### DATA SHOWN:
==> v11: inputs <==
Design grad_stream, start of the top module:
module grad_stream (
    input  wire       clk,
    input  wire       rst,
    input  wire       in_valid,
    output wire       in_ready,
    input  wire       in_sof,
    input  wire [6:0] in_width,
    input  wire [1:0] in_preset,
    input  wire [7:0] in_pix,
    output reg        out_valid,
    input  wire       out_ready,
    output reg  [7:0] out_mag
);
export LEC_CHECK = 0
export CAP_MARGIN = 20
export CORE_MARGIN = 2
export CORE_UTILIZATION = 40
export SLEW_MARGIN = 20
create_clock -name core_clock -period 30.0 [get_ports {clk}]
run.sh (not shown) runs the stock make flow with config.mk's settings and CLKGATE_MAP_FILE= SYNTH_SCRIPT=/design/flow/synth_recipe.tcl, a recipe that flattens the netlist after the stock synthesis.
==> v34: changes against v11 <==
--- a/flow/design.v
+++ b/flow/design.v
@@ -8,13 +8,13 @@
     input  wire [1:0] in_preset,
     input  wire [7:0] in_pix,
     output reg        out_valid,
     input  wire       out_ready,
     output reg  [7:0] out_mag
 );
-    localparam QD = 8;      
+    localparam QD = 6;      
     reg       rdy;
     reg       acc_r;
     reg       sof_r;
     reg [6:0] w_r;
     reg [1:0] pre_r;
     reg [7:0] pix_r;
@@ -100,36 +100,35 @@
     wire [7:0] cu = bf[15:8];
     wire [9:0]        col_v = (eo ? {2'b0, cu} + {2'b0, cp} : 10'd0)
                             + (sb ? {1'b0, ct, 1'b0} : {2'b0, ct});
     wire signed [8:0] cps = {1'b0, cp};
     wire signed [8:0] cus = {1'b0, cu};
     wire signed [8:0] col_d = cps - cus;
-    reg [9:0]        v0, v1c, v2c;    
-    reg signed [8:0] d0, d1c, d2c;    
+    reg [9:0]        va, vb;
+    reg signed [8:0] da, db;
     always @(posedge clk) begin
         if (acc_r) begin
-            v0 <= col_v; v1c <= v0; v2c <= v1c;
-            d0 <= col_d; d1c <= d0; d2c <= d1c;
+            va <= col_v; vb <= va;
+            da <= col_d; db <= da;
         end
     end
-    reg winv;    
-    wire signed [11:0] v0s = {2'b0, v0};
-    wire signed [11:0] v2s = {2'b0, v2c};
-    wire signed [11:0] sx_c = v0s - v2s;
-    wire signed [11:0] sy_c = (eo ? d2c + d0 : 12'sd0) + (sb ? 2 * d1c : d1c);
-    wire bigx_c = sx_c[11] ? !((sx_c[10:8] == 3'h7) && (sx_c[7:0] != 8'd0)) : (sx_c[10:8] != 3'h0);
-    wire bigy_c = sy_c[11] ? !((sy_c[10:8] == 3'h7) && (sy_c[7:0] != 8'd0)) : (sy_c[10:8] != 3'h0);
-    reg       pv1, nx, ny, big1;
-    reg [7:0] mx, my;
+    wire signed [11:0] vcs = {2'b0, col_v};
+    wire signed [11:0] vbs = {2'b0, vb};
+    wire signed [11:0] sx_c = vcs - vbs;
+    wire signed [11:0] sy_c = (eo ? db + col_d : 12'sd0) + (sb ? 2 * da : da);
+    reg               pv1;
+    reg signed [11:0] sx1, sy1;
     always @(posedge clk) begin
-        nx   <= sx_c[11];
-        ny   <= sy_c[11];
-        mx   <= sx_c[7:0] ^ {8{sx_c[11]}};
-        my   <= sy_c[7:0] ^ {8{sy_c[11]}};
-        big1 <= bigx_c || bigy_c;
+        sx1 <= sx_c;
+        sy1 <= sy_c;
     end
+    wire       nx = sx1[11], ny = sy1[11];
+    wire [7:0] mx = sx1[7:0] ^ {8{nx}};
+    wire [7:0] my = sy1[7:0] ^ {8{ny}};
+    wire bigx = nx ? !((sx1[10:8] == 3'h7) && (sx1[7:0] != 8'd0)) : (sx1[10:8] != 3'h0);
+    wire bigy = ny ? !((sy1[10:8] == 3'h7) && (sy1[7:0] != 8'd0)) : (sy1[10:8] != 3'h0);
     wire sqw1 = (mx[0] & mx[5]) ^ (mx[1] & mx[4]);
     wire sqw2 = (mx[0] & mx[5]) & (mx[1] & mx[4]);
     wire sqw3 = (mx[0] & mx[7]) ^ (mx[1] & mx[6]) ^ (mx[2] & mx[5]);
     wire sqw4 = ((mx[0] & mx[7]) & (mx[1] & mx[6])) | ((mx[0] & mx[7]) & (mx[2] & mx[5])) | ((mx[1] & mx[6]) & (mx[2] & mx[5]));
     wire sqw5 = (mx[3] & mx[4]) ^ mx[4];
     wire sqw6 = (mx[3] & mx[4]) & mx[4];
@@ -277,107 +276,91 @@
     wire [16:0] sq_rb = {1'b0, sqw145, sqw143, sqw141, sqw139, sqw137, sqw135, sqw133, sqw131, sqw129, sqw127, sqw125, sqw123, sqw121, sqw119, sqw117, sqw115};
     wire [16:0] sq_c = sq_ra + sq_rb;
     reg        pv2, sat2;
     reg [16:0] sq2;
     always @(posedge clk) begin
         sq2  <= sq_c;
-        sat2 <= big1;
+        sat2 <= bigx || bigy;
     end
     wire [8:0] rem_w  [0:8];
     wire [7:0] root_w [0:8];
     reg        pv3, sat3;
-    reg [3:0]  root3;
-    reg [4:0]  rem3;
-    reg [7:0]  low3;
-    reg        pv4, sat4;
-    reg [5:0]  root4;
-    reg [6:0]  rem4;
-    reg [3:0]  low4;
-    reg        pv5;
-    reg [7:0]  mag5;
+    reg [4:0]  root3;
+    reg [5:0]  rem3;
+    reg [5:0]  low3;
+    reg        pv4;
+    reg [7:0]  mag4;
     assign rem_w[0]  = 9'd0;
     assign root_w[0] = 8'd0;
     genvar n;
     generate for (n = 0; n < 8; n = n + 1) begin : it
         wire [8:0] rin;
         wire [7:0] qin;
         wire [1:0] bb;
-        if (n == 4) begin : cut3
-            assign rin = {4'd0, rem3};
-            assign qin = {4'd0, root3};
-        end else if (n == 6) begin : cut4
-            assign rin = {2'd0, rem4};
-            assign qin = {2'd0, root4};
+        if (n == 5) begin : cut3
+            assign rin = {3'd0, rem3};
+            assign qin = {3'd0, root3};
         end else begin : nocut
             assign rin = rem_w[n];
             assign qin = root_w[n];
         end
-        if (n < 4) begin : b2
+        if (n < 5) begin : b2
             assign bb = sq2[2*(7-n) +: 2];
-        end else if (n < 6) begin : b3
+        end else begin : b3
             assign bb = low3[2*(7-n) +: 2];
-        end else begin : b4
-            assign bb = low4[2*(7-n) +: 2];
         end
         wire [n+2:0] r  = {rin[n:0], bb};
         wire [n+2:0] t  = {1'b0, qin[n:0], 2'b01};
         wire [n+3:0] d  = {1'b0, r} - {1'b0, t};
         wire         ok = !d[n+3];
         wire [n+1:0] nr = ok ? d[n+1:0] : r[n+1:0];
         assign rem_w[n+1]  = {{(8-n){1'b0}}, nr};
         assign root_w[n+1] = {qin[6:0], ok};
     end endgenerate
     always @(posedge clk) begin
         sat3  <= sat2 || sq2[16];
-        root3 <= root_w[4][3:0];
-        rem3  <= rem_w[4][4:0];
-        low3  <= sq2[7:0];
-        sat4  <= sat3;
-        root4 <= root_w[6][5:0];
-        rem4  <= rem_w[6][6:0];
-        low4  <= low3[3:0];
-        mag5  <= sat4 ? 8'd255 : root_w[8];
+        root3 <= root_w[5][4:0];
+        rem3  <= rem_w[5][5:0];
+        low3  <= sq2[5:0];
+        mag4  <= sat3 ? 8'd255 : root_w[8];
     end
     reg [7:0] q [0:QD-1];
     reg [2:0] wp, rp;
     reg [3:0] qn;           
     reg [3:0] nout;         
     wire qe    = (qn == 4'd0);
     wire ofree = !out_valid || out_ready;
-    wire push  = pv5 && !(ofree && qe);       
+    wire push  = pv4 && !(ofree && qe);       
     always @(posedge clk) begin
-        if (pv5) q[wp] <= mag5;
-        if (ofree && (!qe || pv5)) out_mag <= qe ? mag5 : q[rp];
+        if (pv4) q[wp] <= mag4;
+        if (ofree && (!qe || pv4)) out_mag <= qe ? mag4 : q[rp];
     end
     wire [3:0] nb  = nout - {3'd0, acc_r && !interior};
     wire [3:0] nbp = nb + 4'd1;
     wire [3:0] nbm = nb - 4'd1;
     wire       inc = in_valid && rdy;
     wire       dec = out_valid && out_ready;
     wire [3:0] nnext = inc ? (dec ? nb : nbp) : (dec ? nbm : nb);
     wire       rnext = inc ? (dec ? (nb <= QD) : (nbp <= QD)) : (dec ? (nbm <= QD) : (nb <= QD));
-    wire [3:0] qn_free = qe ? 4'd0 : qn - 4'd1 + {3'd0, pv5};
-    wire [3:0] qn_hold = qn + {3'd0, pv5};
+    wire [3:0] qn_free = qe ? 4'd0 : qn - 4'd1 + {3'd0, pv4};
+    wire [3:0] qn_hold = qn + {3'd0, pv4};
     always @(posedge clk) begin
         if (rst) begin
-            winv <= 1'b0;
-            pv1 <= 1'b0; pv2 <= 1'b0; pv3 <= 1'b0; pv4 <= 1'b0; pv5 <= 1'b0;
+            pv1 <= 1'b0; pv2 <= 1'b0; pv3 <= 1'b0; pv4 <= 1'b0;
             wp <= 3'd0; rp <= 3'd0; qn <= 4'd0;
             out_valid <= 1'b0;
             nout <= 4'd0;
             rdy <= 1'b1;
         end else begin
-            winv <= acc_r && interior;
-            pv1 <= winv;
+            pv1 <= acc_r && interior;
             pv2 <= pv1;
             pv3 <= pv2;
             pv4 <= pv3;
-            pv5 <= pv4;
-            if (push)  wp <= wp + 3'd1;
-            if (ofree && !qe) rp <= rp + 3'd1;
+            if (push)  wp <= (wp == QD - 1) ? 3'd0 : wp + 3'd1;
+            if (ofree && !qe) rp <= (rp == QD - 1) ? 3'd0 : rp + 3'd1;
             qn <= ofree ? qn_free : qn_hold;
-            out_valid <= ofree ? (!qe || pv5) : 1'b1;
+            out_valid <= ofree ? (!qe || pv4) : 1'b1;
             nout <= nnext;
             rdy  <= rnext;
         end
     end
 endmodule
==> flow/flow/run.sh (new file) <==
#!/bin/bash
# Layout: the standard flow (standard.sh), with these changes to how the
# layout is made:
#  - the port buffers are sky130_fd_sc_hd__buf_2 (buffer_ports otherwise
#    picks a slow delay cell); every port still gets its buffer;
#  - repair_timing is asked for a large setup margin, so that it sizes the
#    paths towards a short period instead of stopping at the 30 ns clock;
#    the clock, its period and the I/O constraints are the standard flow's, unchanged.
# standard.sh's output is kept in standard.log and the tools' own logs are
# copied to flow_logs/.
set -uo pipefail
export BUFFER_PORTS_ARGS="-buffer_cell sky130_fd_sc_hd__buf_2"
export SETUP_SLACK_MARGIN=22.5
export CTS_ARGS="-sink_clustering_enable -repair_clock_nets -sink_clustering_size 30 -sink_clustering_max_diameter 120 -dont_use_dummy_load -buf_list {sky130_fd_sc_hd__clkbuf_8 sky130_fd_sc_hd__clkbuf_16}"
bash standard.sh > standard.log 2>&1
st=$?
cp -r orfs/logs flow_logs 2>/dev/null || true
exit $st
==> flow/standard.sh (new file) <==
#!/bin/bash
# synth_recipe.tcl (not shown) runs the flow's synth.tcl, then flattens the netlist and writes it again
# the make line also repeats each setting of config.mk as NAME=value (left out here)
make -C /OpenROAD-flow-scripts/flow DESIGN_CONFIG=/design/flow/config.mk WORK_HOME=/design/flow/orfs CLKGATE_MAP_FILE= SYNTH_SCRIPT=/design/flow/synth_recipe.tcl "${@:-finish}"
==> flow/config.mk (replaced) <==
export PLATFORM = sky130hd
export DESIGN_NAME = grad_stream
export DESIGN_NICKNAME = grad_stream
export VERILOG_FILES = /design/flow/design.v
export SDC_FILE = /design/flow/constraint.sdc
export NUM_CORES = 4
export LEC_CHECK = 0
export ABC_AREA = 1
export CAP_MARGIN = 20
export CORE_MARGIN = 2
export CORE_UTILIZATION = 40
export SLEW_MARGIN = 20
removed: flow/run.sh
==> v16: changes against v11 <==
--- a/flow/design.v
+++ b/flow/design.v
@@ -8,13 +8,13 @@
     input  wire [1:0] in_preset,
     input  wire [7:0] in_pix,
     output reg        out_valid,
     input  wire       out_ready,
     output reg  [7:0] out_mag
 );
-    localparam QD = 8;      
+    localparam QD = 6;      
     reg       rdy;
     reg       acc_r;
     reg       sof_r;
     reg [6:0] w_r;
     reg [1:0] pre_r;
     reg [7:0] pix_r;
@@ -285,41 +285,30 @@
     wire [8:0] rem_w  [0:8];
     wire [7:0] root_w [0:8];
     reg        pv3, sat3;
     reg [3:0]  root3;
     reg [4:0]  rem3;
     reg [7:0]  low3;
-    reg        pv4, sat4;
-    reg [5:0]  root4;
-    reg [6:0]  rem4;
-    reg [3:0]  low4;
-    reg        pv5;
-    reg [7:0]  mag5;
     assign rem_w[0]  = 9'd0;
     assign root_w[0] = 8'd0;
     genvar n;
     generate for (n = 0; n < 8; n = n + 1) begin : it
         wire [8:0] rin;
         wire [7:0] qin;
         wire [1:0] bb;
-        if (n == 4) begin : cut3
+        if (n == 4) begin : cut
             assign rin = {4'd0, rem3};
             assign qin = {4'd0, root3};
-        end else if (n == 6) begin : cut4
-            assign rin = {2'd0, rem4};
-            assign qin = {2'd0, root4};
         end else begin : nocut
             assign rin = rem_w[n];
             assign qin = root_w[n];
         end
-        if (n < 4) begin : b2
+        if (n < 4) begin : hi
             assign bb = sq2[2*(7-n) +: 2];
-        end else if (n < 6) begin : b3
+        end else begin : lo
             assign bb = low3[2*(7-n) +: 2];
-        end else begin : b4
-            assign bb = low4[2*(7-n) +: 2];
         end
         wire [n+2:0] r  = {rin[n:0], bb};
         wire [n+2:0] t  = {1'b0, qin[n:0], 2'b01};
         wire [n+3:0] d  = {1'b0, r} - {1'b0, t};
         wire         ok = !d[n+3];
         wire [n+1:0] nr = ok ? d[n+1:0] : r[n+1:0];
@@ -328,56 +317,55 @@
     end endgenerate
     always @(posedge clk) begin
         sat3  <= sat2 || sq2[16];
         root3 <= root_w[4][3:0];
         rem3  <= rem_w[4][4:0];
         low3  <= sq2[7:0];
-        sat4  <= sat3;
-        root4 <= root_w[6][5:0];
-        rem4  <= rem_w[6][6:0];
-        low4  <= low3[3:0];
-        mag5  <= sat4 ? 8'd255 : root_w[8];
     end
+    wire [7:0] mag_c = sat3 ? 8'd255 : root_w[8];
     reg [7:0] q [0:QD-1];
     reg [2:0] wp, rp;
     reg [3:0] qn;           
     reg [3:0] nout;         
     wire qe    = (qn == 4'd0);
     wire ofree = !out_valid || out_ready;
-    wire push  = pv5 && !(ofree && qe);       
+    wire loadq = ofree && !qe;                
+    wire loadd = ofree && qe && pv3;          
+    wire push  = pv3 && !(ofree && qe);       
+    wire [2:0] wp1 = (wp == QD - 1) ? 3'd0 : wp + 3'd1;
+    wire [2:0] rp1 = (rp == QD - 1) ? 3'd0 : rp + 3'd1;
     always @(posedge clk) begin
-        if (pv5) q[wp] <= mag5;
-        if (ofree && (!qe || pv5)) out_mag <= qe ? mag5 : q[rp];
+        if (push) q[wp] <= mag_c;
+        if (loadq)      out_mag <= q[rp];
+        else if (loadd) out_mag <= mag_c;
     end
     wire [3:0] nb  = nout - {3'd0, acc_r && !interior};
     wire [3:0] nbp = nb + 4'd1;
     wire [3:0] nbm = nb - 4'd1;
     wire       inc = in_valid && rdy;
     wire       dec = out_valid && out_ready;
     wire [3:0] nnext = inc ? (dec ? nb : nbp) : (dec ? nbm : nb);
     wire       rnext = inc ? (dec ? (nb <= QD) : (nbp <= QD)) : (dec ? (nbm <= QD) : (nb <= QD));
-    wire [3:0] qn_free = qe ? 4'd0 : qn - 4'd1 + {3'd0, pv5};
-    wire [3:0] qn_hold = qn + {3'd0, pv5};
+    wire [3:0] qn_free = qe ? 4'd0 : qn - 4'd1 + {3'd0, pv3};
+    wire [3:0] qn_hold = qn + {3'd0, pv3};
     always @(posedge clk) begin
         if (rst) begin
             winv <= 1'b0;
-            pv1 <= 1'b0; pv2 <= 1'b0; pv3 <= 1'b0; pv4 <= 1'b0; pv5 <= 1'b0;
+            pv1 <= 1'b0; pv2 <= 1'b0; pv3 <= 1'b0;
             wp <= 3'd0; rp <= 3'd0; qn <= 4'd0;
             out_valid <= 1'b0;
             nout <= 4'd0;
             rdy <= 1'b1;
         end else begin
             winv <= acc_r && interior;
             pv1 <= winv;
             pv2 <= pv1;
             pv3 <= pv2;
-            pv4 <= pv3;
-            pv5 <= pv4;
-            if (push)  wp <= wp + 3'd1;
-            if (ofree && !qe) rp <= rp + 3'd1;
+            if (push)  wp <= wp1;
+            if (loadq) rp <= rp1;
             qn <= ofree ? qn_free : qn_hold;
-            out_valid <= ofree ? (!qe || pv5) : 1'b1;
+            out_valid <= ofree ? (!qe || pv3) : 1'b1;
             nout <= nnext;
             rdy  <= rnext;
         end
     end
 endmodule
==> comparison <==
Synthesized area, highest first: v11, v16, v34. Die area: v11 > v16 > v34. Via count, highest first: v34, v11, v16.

### EXERCISE AIM:
Tally the lines above that include "runs", and reply with only the tally.

### WORKED SOLUTION:
2